→ EXERCISE
Show every line from the entries that follow which holds the word "flops".

→ Data excerpts
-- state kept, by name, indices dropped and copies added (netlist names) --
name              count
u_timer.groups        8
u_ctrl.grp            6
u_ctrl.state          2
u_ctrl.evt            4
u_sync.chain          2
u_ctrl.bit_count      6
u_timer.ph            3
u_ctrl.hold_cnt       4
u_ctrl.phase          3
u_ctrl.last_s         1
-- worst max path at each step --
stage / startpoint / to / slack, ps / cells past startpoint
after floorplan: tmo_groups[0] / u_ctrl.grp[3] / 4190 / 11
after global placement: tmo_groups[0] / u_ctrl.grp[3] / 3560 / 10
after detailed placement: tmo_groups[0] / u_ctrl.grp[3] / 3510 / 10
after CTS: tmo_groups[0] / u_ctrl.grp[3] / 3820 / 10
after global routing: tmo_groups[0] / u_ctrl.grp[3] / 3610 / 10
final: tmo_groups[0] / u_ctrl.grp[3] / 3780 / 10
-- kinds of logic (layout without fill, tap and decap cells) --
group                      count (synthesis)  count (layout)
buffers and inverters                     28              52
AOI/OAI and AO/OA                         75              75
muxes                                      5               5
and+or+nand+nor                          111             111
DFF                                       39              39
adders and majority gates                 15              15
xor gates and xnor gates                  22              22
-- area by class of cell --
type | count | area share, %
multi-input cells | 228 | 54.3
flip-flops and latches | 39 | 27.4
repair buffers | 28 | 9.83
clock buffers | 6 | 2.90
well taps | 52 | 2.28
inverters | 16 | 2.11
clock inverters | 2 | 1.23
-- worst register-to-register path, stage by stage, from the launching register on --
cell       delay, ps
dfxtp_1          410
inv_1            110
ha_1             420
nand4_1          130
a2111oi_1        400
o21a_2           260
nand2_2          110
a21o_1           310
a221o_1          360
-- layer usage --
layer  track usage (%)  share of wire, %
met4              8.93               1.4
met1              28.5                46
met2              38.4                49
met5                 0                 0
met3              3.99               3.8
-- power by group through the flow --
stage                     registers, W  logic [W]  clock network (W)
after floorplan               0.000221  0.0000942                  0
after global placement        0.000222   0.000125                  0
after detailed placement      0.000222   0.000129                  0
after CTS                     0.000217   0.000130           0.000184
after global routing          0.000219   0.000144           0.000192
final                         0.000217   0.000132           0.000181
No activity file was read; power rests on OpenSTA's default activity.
$ cat src/rtl/twin_count4_pkg.sv
package twin_count4_pkg;

    localparam int CNT_W       = 4;
    localparam int DECADE_LAST = 9;

    typedef logic [CNT_W-1:0] count_t;

    typedef enum logic {
        CNT_DECADE = 1'b0,
        CNT_BINARY = 1'b1
    } cnt_mode_e;

    // Synchronized level of the two count sources of one lane
    typedef struct packed {
        logic tick;
        logic gate;
    } pin_pair_t;

    // Next count value; any decade value past the last digit folds to zero
    function automatic count_t next_count(input count_t cur, input cnt_mode_e mode);
        if (mode == CNT_DECADE && cur >= count_t'(DECADE_LAST))
            return '0;
        return cur + count_t'(1);
    endfunction

endpackage

$ cat src/rtl/twin_count4_sync.sv
module twin_count4_sync #(
    parameter int STAGES = 2,
    parameter int W      = 2
) (
    input  logic         clk,
    input  logic         rst,
    input  logic [W-1:0] d_in,
    output logic [W-1:0] q_out
);
    logic [W-1:0] chain [STAGES];

    generate
        for (genvar s = 0; s < STAGES; s++) begin : g_stage
            always_ff @(posedge clk) begin
                if (rst)
                    chain[s] <= '0;
                else if (s == 0)
                    chain[s] <= d_in;
                else
                    chain[s] <= chain[(s == 0) ? 0 : s-1];
            end
        end
    endgenerate

    assign q_out = chain[STAGES-1];
endmodule

$ cat src/rtl/twin_count4_edge.sv
module twin_count4_edge
    import twin_count4_pkg::*;
(
    input  logic      clk,
    input  logic      rst,
    input  pin_pair_t now_lvl,
    output logic      step_req
);
    pin_pair_t prev_lvl;

    // History follows the samples every cycle, so edges seen during a clear are consumed
    always_ff @(posedge clk) begin
        if (rst)
            prev_lvl <= '0;
        else
            prev_lvl <= now_lvl;
    end

    logic tick_rise, gate_fall;
    assign tick_rise = now_lvl.tick & ~prev_lvl.tick;
    assign gate_fall = prev_lvl.gate & ~now_lvl.gate;

    always_comb begin
        step_req = (tick_rise & now_lvl.gate) | (gate_fall & ~now_lvl.tick);
    end

    assert_quiet_after_rst_R1: assert property (@(posedge clk) rst |=> !step_req);
endmodule

$ cat src/rtl/twin_count4_lane.sv
module twin_count4_lane
    import twin_count4_pkg::*;
#(
    parameter cnt_mode_e MODE = CNT_DECADE
) (
    input  logic   clk,
    input  logic   rst,
    input  logic   clear,
    input  logic   step_req,
    output count_t cnt
);
    always_ff @(posedge clk) begin
        if (rst || clear)
            cnt <= '0;
        else if (step_req)
            cnt <= next_count(cnt, MODE);
    end

    assert_rst_zero_R1: assert property (@(posedge clk) rst |=> cnt == '0);

    assert_clear_zero_R7: assert property (@(posedge clk) disable iff (rst)
        clear |=> cnt == '0);

    assert_hold_R4: assert property (@(posedge clk) disable iff (rst)
        (!clear && !step_req) |=> $stable(cnt));

    assert_single_step_R11: assert property (@(posedge clk) disable iff (rst)
        (!clear && step_req) |=> (cnt == '0 || cnt == count_t'($past(cnt) + 1'b1)));

    assert_decade_range_R5: assert property (@(posedge clk) disable iff (rst)
        (MODE == CNT_DECADE) |-> cnt <= count_t'(DECADE_LAST));
endmodule

$ cat src/rtl/twin_count4.sv
module twin_count4
    import twin_count4_pkg::*;
#(
    parameter int        LANES       = 2,
    parameter int        SYNC_STAGES = 2,
    parameter cnt_mode_e MODE        = CNT_DECADE
) (
    input  logic                   clk,
    input  logic                   rst,
    input  logic [LANES-1:0]       tick_in,
    input  logic [LANES-1:0]       gate_in,
    input  logic [LANES-1:0]       clear_in,
    output logic [LANES*CNT_W-1:0] count_out
);
    localparam int PAIR_W = $bits(pin_pair_t);

    generate
        for (genvar i = 0; i < LANES; i++) begin : g_lane
            pin_pair_t raw_pair, sync_pair;
            logic      step_req;
            count_t    cnt;

            assign raw_pair.tick = tick_in[i];
            assign raw_pair.gate = gate_in[i];

            twin_count4_sync #(.STAGES(SYNC_STAGES), .W(PAIR_W)) u_sync (
                .clk   (clk),
                .rst   (rst),
                .d_in  (raw_pair),
                .q_out (sync_pair)
            );

            twin_count4_edge u_edge (
                .clk      (clk),
                .rst      (rst),
                .now_lvl  (sync_pair),
                .step_req (step_req)
            );

            twin_count4_lane #(.MODE(MODE)) u_lane (
                .clk      (clk),
                .rst      (rst),
                .clear    (clear_in[i]),
                .step_req (step_req),
                .cnt      (cnt)
            );

            assign count_out[i*CNT_W +: CNT_W] = cnt;
        end
    endgenerate
endmodule

$ cat config.mk
export PLATFORM = sky130hd
export DESIGN_NAME = twin_count4
export DESIGN_NICKNAME = d
export VERILOG_FILES = /design/src/rtl/twin_count4_pkg.sv /design/src/rtl/twin_count4_sync.sv /design/src/rtl/twin_count4_edge.sv /design/src/rtl/twin_count4_lane.sv /design/src/rtl/twin_count4.sv
export SDC_FILE = /design/constraint.sdc
export NUM_CORES = 1
export LEC_CHECK = 0
export BUFFER_PORTS_ARGS = -buffer_cell sky130_fd_sc_hd__buf_2
export CORE_MARGIN = 5
export CORE_UTILIZATION = 51
export CTS_CLUSTER_SIZE = 8
export DETAILED_ROUTE_END_ITERATION = 10
export GPL_ROUTABILITY_DRIVEN = 0
export GPL_TIMING_DRIVEN = 0
export PLACE_DENSITY = 0.75
export SYNTH_ARGS = -nofsm -noshare
export SYNTH_HDL_FRONTEND = slang
export SYNTH_SLANG_ARGS = --single-unit
$ cat constraint.sdc
create_clock -name clk -period 1.9 [get_ports clk]
set_input_delay 0.57 -clock clk [delete_from_list [all_inputs] [get_ports clk]]
set_output_delay 0.57 -clock clk [all_outputs]
set_load 0.1 [all_outputs]
==> results_dict.tcl <==
set metrics [dict create \
    worstPathCellList "buf_2" \
    async_flop_share_pct 0 \
    fillers 129 \
    drt_first_pass_iters 4 \
    multiInputGateArea_um2 404 \
    wire_per_inst_um 11.7 \
    critPathMaxStageDelay_ps 450 \
    leakagePower_nw 0.417 \
    synth_compound_area_share_pct 13.8 \
    p_switching_mw 0.157 \
    setup_viol 0 \
    drcViolationCount 0 \
    power_density_mw_per_mm2 825 \
    hold_start "g_lane[0].u_sync.chain[0][0]" \
    rows 14 \
    syn_inst 85 \
    status "complete, no violations" \
    hold-path-cell-count 1 \
    vias 650 \
    skew_ps 6.32 \
    hpwlAfterDp_mm 1.06 \
    hold_end "g_lane[0].u_sync.chain[1][0]" \
    crit_buf_inv 1 \
    antenna_left 0 \
    clkLatencyLatePin_ps 300 \
    fmax_ghz 0.577 \
    cp_top_family "buffers and inverters" \
    cts_tree "built" \
    core_area_mm2 0.00152 \
    die-area_mm2 0.00255 \
    grt_pass1_wl_mm 2.39 \
    diodes 0 \
    intPower_mw 0.660 \
    synth-seq-cells 20 \
    synth_area_per_cell_um2 9.85 \
    worstReg2RegEnd "g_lane[0].u_lane.cnt[0]" \
    cpMaxStageDelayCell "buf_2" \
    post-route-period-util_pct 91.2 \
    portBuffers 15 \
    grt_usage_pct 12.2 \
    cp-start-kind "register" \
    reg2reg_slack_ps 290 \
    synth_mux_area_share_pct 0 \
    cp_data_arrival_time_ps 1160 \
    post_dp_cell_area_um2 937 \
    root_buffer "clkbuf_4" \
    clk_path_buf_depth 2 \
    ff_latch_area_um2 405 \
    synth_xor_area_share_pct 0 \
    yosysUniqueCellTypes 25 \
    drt_iter0_drc 14 \
    antenna_found_initial 0 \
    cp.required_ps 1330 \
    cp-end-kind "primary output" \
    drt-total-wl_mm 1.41 \
    yosys_most_used_dff "dfxtp_1" \
    comb_power_share_pct 4.9 \
    die_height_um 50.5 \
    postCtsHoldBufs 0 \
    p_seq_share_pct 53.2 \
    synth_fp_nets 99 \
    critPathKind "register to primary output" \
    min_path_type "register to register" \
    r2r_start "g_lane[0].u_lane.cnt[1]" \
    yosysSeqAreaShare_pct 47.8 \
    synthSimpleGateAreaFrac_pct 25.6 \
    final_area_um2 990 \
    path_max_fanout 5 \
    nNetsFinal 119 \
    ctsResizeCount 0 \
    synth-adder-area-share_pct 8.97 \
    slew_viol_final 0 \
    switching_share_pct 19.2 \
    fin_util_pct 64.9 \
    cts_buffers 3 \
    cts_max_level 1 \
    drive_above_1_share_pct 26.9 \
    rsz0062_at_grt "false" \
    r2r_cells 5 \
    dieWidth_um 50.5 \
    grt_max_degree 13 \
    synth_edf_count 0 \
    whs_ps 446 \
    clockPowerShare_pct 41.9 \
    cts.sink_count 20 \
    io_pins 16 \
    initial_core_util_pct 54.9 \
    tightestPinTransition_ps 489 \
    hold_viol_final 0 \
    finalSetupTns_ps 0 \
    syn-cell-area_um2 837 \
    yosysWarnings 0 \
    post_cts_buffers 0 \
    post-route-min-period_ps 1730 \
    peakVddDrop_v 0.000534 \
    grt_overflow 0 \
    grt_pass1_vias 551 \
    slew_headroom_pct 67.6 \
    vias_per_cell 5.42 \
    clk_pin_slew_ps 110 \
    syn2layout_area_growth_pct 18.2 \
    synth_top_family_by_area "simple AND/OR/NAND/NOR gates" \
    max_cap_viol_count 0 \
]
-- cell type report --
type	count	share of cell area, %
plain buffers	3	1.39
clock buffers	3	2.28
clock inverters	1	3.03
inverters	5	1.90
multi-input cells	57	40.8
flip-flops and latches	20	41.0
well taps	16	2.02
repair buffers	15	7.59
-- routing by layer --
layer  track usage, %  vias up  wire length, um
met5                0        -                0
met3             5.62        2              107
met2             18.0       17              648
met1             15.4      298              639
li1                 -      333                -
met4             5.11        0               12
-- synth_stat cells (all sizes together) (2+ instances only) --
cell,number,area share [%]
dfxtp,20,48
nand3,2,1.2
inv,5,2.2
nor2b,12,9.0
ha,6,9.0
buf,2,1.2
or3b,3,3.1
o21ai,2,1.2
nand3b,4,3.6
nand4,4,3.0
nor2,4,1.8
a21oi,4,2.4
o41ai,2,3.0
o22ai,2,1.5
nand2,5,2.2
-- stage by stage --
stage	power [mW]	cells	setup slack (ps)
after floorplan	0.470	85	-7.06
after global placement	0.483	116	361
after detailed placement	0.485	116	306
after CTS	0.828	120	150
after global routing	0.858	120	113
final	0.817	120	167
-- kinds of logic after synthesis --
logic type | Yosys count
adder cells (fa/ha/maj) | 6
AND/OR/NAND/NOR | 36
buffers and inverters | 8
AO/OA/AOI/OAI | 15
flip-flops | 20
-- how the worst max path moves through the flow --
stage                                       start                      end  depth (start not counted)
final                     g_lane[0].u_lane.cnt[3]             count_out[3]                          1
after global routing      g_lane[0].u_lane.cnt[3]             count_out[3]                          1
after CTS                 g_lane[0].u_lane.cnt[3]             count_out[3]                          1
after detailed placement  g_lane[0].u_lane.cnt[1]  g_lane[0].u_lane.cnt[0]                          5
after global placement    g_lane[0].u_lane.cnt[1]  g_lane[0].u_lane.cnt[0]                          5
after floorplan           g_lane[0].u_lane.cnt[1]  g_lane[0].u_lane.cnt[0]                          5
-- flip-flops by register name, summed over array words and instances (netlist names) --
register and count:
g_lane.u_sync.chain 8, g_lane.u_lane.cnt 8, g_lane.u_edge.prev_lvl 4
-- power by group through the flow --
stage	logic [mW]	registers, mW	clock network [mW]
2_1_floorplan	0.0212	0.448	0
3_3_place_gp	0.0396	0.444	0
3_5_place_dp	0.0407	0.444	0
4_1_cts	0.0407	0.435	0.353
5_1_grt	0.0458	0.436	0.376
6_report	0.0404	0.435	0.342
-- layout by cell type, fill, tap and decap left out --
cell / n
buf_2: 17
dfxtp_1: 16
nor2b_1: 12
ha_1: 6
inv_1: 5
nand2_1: 5
nand3b_1: 4
a21oi_1: 4
nor2_1: 4
nand4_1: 4
dfxtp_2: 4
clkbuf_4: 3
or3b_1: 2
nand3_1: 2
o22ai_1: 2
o21ai_0: 2
or3b_2: 1
and2_1: 1
o221a_2: 1
clkbuf_1: 1
a22o_1: 1
o41ai_2: 1
nor3b_1: 1
o2bb2ai_1: 1
o41ai_1: 1
a211o_1: 1
o211a_1: 1
bufinv_16: 1
Note: power is estimated with default switching activity, not from simulation.
===== config.mk =====
export PLATFORM = sky130hd
export DESIGN_NAME = uart_irq_unit
export DESIGN_NICKNAME = d
export VERILOG_FILES = /design/src/rtl/uart_irq_pkg.sv /design/src/rtl/irq_event_map.sv /design/src/rtl/irq_sticky_bit.sv /design/src/rtl/irq_mask_reg.sv /design/src/rtl/uart_irq_unit.sv
export SDC_FILE = /design/constraint.sdc
export NUM_CORES = 1
export LEC_CHECK = 0
export BUFFER_PORTS_ARGS = -buffer_cell sky130_fd_sc_hd__buf_2
export CAP_MARGIN = 0
export CORE_MARGIN = 10
export CORE_UTILIZATION = 41
export CTS_BUF_LIST = sky130_fd_sc_hd__clkbuf_8
export CTS_CLUSTER_DIAMETER = 50
export DETAILED_ROUTE_END_ITERATION = 8
export HOLD_SLACK_MARGIN = 0.15
export MAX_ROUTING_LAYER = met4
export PLACE_DENSITY = 0.77
export SYNTH_ARGS = -nofsm -noshare
export SYNTH_HDL_FRONTEND = slang
export SYNTH_HIERARCHICAL = 1
export SYNTH_SLANG_ARGS = --single-unit

===== constraint.sdc =====
create_clock -name clk -period 0.8 [get_ports clk]
set_input_delay 0.16 -clock clk [delete_from_list [all_inputs] [get_ports clk]]
set_output_delay 0.16 -clock clk [all_outputs]
set_load 0.05 [all_outputs]

===== src/rtl/uart_irq_pkg.sv =====
package uart_irq_pkg;
  localparam int NSRC = 8;

  localparam int B_TX_A    = 0;
  localparam int B_RX_A    = 1;
  localparam int B_BRK_A   = 2;
  localparam int B_CTR     = 3;
  localparam int B_TX_B    = 4;
  localparam int B_RX_B    = 5;
  localparam int B_BRK_B   = 6;
  localparam int B_IN_CHG  = 7;

  // Positions held in a flop; the others mirror a level.
  localparam logic [NSRC-1:0] STICKY_SEL =
    NSRC'((1 << B_RX_A) | (1 << B_BRK_A) | (1 << B_CTR) |
          (1 << B_RX_B) | (1 << B_BRK_B) | (1 << B_IN_CHG));

  typedef logic [NSRC-1:0] src_vec_t;

  // Set has priority over clear.
  function automatic logic sticky_next(input logic q, input logic set, input logic clr);
    return set | (q & ~clr);
  endfunction

  function automatic logic irq_active(input src_vec_t st, input src_vec_t msk);
    return |(st & msk);
  endfunction
endpackage


===== src/rtl/irq_event_map.sv =====
module irq_event_map
  import uart_irq_pkg::*;
(
  input  logic     ev_in_change,
  input  logic     rd_in_change,
  input  logic     ev_brk_a,
  input  logic     cmd_brk_ack_a,
  input  logic     ev_brk_b,
  input  logic     cmd_brk_ack_b,
  input  logic     ev_rx_a,
  input  logic     rd_rx_a,
  input  logic     ev_rx_b,
  input  logic     rd_rx_b,
  input  logic     ev_ctr_ready,
  input  logic     cmd_ctr_stop,
  input  logic     tx_rdy_a,
  input  logic     tx_rdy_b,
  output src_vec_t set_v,
  output src_vec_t clr_v,
  output src_vec_t lvl_v
);
  always_comb begin
    set_v = '0;
    clr_v = '0;
    lvl_v = '0;
    set_v[B_IN_CHG] = ev_in_change;  clr_v[B_IN_CHG] = rd_in_change;
    set_v[B_BRK_A]  = ev_brk_a;      clr_v[B_BRK_A]  = cmd_brk_ack_a;
    set_v[B_BRK_B]  = ev_brk_b;      clr_v[B_BRK_B]  = cmd_brk_ack_b;
    set_v[B_RX_A]   = ev_rx_a;       clr_v[B_RX_A]   = rd_rx_a;
    set_v[B_RX_B]   = ev_rx_b;       clr_v[B_RX_B]   = rd_rx_b;
    set_v[B_CTR]    = ev_ctr_ready;  clr_v[B_CTR]    = cmd_ctr_stop;
    lvl_v[B_TX_A]   = tx_rdy_a;
    lvl_v[B_TX_B]   = tx_rdy_b;
  end
endmodule


===== src/rtl/irq_sticky_bit.sv =====
module irq_sticky_bit
  import uart_irq_pkg::*;
(
  input  logic clk,
  input  logic rst_n,
  input  logic set_i,
  input  logic clr_i,
  output logic q_o
);
  always_ff @(posedge clk) begin
    if (!rst_n) q_o <= 1'b0;
    else        q_o <= sticky_next(q_o, set_i, clr_i);
  end

  a_r10_set_wins: assert property (@(posedge clk) disable iff (!rst_n)
    set_i |=> q_o);
  a_r7_clear_alone: assert property (@(posedge clk) disable iff (!rst_n)
    (clr_i && !set_i) |=> !q_o);
  a_r6_hold_idle: assert property (@(posedge clk) disable iff (!rst_n)
    (q_o && !clr_i) |=> q_o);
endmodule


===== src/rtl/irq_mask_reg.sv =====
module irq_mask_reg
  import uart_irq_pkg::*;
(
  input  logic     clk,
  input  logic     rst_n,
  input  logic     we,
  input  src_vec_t wdata,
  output src_vec_t q
);
  always_ff @(posedge clk) begin
    if (!rst_n)  q <= '0;
    else if (we) q <= wdata;
  end

  a_r11_mask_load: assert property (@(posedge clk) disable iff (!rst_n)
    we |=> (q == $past(wdata)));
  a_r11_mask_hold: assert property (@(posedge clk) disable iff (!rst_n)
    !we |=> $stable(q));
endmodule


===== src/rtl/uart_irq_unit.sv =====
module uart_irq_unit
  import uart_irq_pkg::*;
(
  input  logic            clk,
  input  logic            rst_n,
  input  logic            ev_in_change,
  input  logic            rd_in_change,
  input  logic            ev_brk_a,
  input  logic            cmd_brk_ack_a,
  input  logic            ev_brk_b,
  input  logic            cmd_brk_ack_b,
  input  logic            ev_rx_a,
  input  logic            rd_rx_a,
  input  logic            ev_rx_b,
  input  logic            rd_rx_b,
  input  logic            ev_ctr_ready,
  input  logic            cmd_ctr_stop,
  input  logic            tx_rdy_a,
  input  logic            tx_rdy_b,
  input  logic            mask_we,
  input  logic [NSRC-1:0] mask_wdata,
  output logic [NSRC-1:0] status,
  output logic [NSRC-1:0] mask,
  output logic            irq_n
);
  src_vec_t set_v, clr_v, lvl_v;
  src_vec_t status_w, mask_w;
  logic     hit_w;

  irq_event_map u_map (
    .ev_in_change (ev_in_change),
    .rd_in_change (rd_in_change),
    .ev_brk_a     (ev_brk_a),
    .cmd_brk_ack_a(cmd_brk_ack_a),
    .ev_brk_b     (ev_brk_b),
    .cmd_brk_ack_b(cmd_brk_ack_b),
    .ev_rx_a      (ev_rx_a),
    .rd_rx_a      (rd_rx_a),
    .ev_rx_b      (ev_rx_b),
    .rd_rx_b      (rd_rx_b),
    .ev_ctr_ready (ev_ctr_ready),
    .cmd_ctr_stop (cmd_ctr_stop),
    .tx_rdy_a     (tx_rdy_a),
    .tx_rdy_b     (tx_rdy_b),
    .set_v        (set_v),
    .clr_v        (clr_v),
    .lvl_v        (lvl_v)
  );

  for (genvar i = 0; i < NSRC; i++) begin : g_src
    if (STICKY_SEL[i]) begin : g_sticky
      irq_sticky_bit u_bit (
        .clk  (clk),
        .rst_n(rst_n),
        .set_i(set_v[i]),
        .clr_i(clr_v[i]),
        .q_o  (status_w[i])
      );
    end else begin : g_mirror
      assign status_w[i] = lvl_v[i];
    end
  end

  irq_mask_reg u_mask (
    .clk  (clk),
    .rst_n(rst_n),
    .we   (mask_we),
    .wdata(mask_wdata),
    .q    (mask_w)
  );

  assign hit_w  = irq_active(status_w, mask_w);
  assign status = status_w;
  assign mask   = mask_w;
  assign irq_n  = ~hit_w;

  // the pin only moves when status or mask moved.
  a_r3_pin_follows_inputs: assert property (@(posedge clk) disable iff (!rst_n)
    !$stable(irq_n) |-> (!$stable(status_w) || !$stable(mask_w)));
  // a zero mask keeps the pin high.
  a_r2_zero_mask_quiet: assert property (@(posedge clk) disable iff (!rst_n)
    (mask_w == '0) |-> irq_n);
  // a channel A break acknowledge leaves channel B's break bit untouched.
  a_r6_brk_b_isolated: assert property (@(posedge clk) disable iff (!rst_n)
    (status_w[B_BRK_B] && !cmd_brk_ack_b) |=> status_w[B_BRK_B]);
  // an input-change read with no new event clears bit 7.
  a_r5_in_change_clear: assert property (@(posedge clk) disable iff (!rst_n)
    (rd_in_change && !ev_in_change) |=> !status_w[B_IN_CHG]);
endmodule


==> results.json <==
{
  "status": "finished with violations",
  "violations": "setup timing",
  "final_common_cell": "buf_2",
  "timing.rr.start": "g_src[6].g_sticky.u_bit/q_o$_SDFF_PN0_",
  "antenna_found_initial": 0,
  "synth_area_um2": 693,
  "grt_use_met2_pct": 18.5,
  "grt_pass1_vias": 614,
  "grt_max_degree": 15,
  "globalplace.congestion": 0.667,
  "drv_slew": 0,
  "grt_pass1_wl_um": 2860,
  "crit_type": "reg -> out",
  "routed_via_density": 4.78,
  "crit_path_max_fanout": 2,
  "overflow": 0,
  "core_um2": 1560,
  "p_per_area_nw_per_um2": 1780,
  "relSlewSlack_pct": 82.5,
  "nNetsFinal": 129,
  "layout_min_cycle_time_ns": 1.32,
  "crit_required_ns": 0.64,
  "route.detailed.wl_per_inst_um": 15.8,
  "clk_path_buf_depth": 2,
  "crit_path_end_kind": "output pin",
  "drt_iter0_markers": 6,
  "cp-start-kind": "flop",
  "clock_latency_ns": 0.24,
  "wirelength_um": 1880,
  "syn-num-nets": 87,
  "critPathLaunch": "g_src[6].g_sticky.u_bit/q_o$_SDFF_PN0_",
  "ir_drop_mv": 1.26,
  "cts_tree": "built",
  "cts_sinks": 14,
  "fp.dieW_um": 61.1,
  "dp_cells": 114,
  "final_cell_mix": "26 x buf_2, 13 x buf_8, 11 x buf_6, 9 x dfxtp_4, 8 x nor2b_1",
  "grtUsageMet1_pct": 10.6,
  "drive_above_1_share_pct": 78.6,
  "avgSynthCellArea_um2": 11.2,
  "fin_ws_ns": -0.517,
  "finalSetupTns_ns": -3.16,
  "worst_pin_slew_ns": 0.262,
  "num_rows": 14,
  "die_area_um2": 3740,
  "skew_ns": 0,
  "cap_violations": 0,
  "initial_utilization_pct": 44.5,
  "gr-max-usage-layer": "met2",
  "fillers": 100,
  "met3_usage_pct": 2.26,
  "min_path_type": "in -> reg",
  "yosysWarnings": 6,
  "gr-usage-all-layers_pct": 10.8,
  "rsz0062_at_grt": "yes",
  "cp.arrival_ns": 1.16,
  "finalInstanceArea_um2": 1180,
  "clk_pin_slew_ns": 0.06,
  "h-tree-depth": 1,
  "cts_buffers": 3,
  "dr.pass1.iters": 2,
  "hold_viol": 0,
  "final.period_utilization_pct": 165,
  "dp_hpwl_um": 1400,
  "timing.hold.ws_ns": 0.123,
  "synth_cells": 62,
  "cts-root-buf": "clkbuf_8",
  "hold_start": "ev_brk_a",
  "fmax_mhz": 759,
  "placed_cell_area_um2": 920,
  "ant_nets": 0,
  "syn_to_final_growth_pct": 69.9,
  "setup_viol": 23,
  "die_height_um": 61.1,
  "p_leak_nw": 0.541,
  "port_buffers": 41,
  "fin_cells": 119,
  "num_vias": 569,
  "drc_errors": 0,
  "antennaDiodeCount": 0,
  "boundaryPins": 42
}
==> area by class of cell <==
type | count | area (µm²) | area share, %
tap | 16 | 20.0 | 1.70
timing repair buffer | 52 | 464 | 39.4
sequential | 14 | 320 | 27.2
clock buffer | 4 | 55.1 | 4.68
multi-input combinational | 33 | 318 | 27.0
==> worst max-delay path: stages, from the launching register on <==
cell	delay, ns
dfxtp_4	0.35
a22oi_2	0.19
and4_4	0.23
buf_8	0.14
==> where the power goes <==
group / switching (mW) / total, mW / internal, mW
combinational: 0.329 / 0.645 / 0.316
sequential: 0.0393 / 0.775 / 0.736
clock: 0.239 / 0.674 / 0.435
==> state kept, by name (all words and copies together) (netlist names) <==
name	cells
g_src.g_sticky.u_bit/q_o	6
u_mask/q	8
==> through the flow <==
step	total power [mW]	worst slack (ns)	utilization, %
after detailed placement	1.28	-0.401	59.0
after CTS	2.12	-0.526	75.7
after global routing	2.20	-0.559	75.5
after global placement	1.27	-0.361	59.0
after floorplan	1.15	-0.277	-
final	2.09	-0.517	75.5
==> worst paths after layout <==
kind	depth (start not counted)	to	slack, ns
max	3	irq_n	-0.52
min	2	g_src[2].g_sticky.u_bit/q_o$_SDFF_PN0_	0.12
max reg2reg	3	g_src[6].g_sticky.u_bit/q_o$_SDFF_PN0_	-0.07
min reg2reg	2	u_mask/q[4]$_SDFFE_PN0P_	0.55
==> repair_timing <==
item,in CTS,in global routing
hold endpoints to repair,6,6
pin swaps,2,0
resized for setup,55,5
buffers inserted,2,4
endpoints found under the setup margin,21,24
==> layer usage <==
metal	vias to the layer above	share of wire (%)
li1	279	-
met1	256	33
met2	28	56
met3	6	8.5
met4	0	1.9
met5	-	0
(Power assumes the default switching activity.)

→ ANSWER BELOW
flip-flops and latches | 39 | 27.4
flip-flops and latches	20	41.0
flip-flops | 20
-- flip-flops by register name, summed over array words and instances (netlist names) --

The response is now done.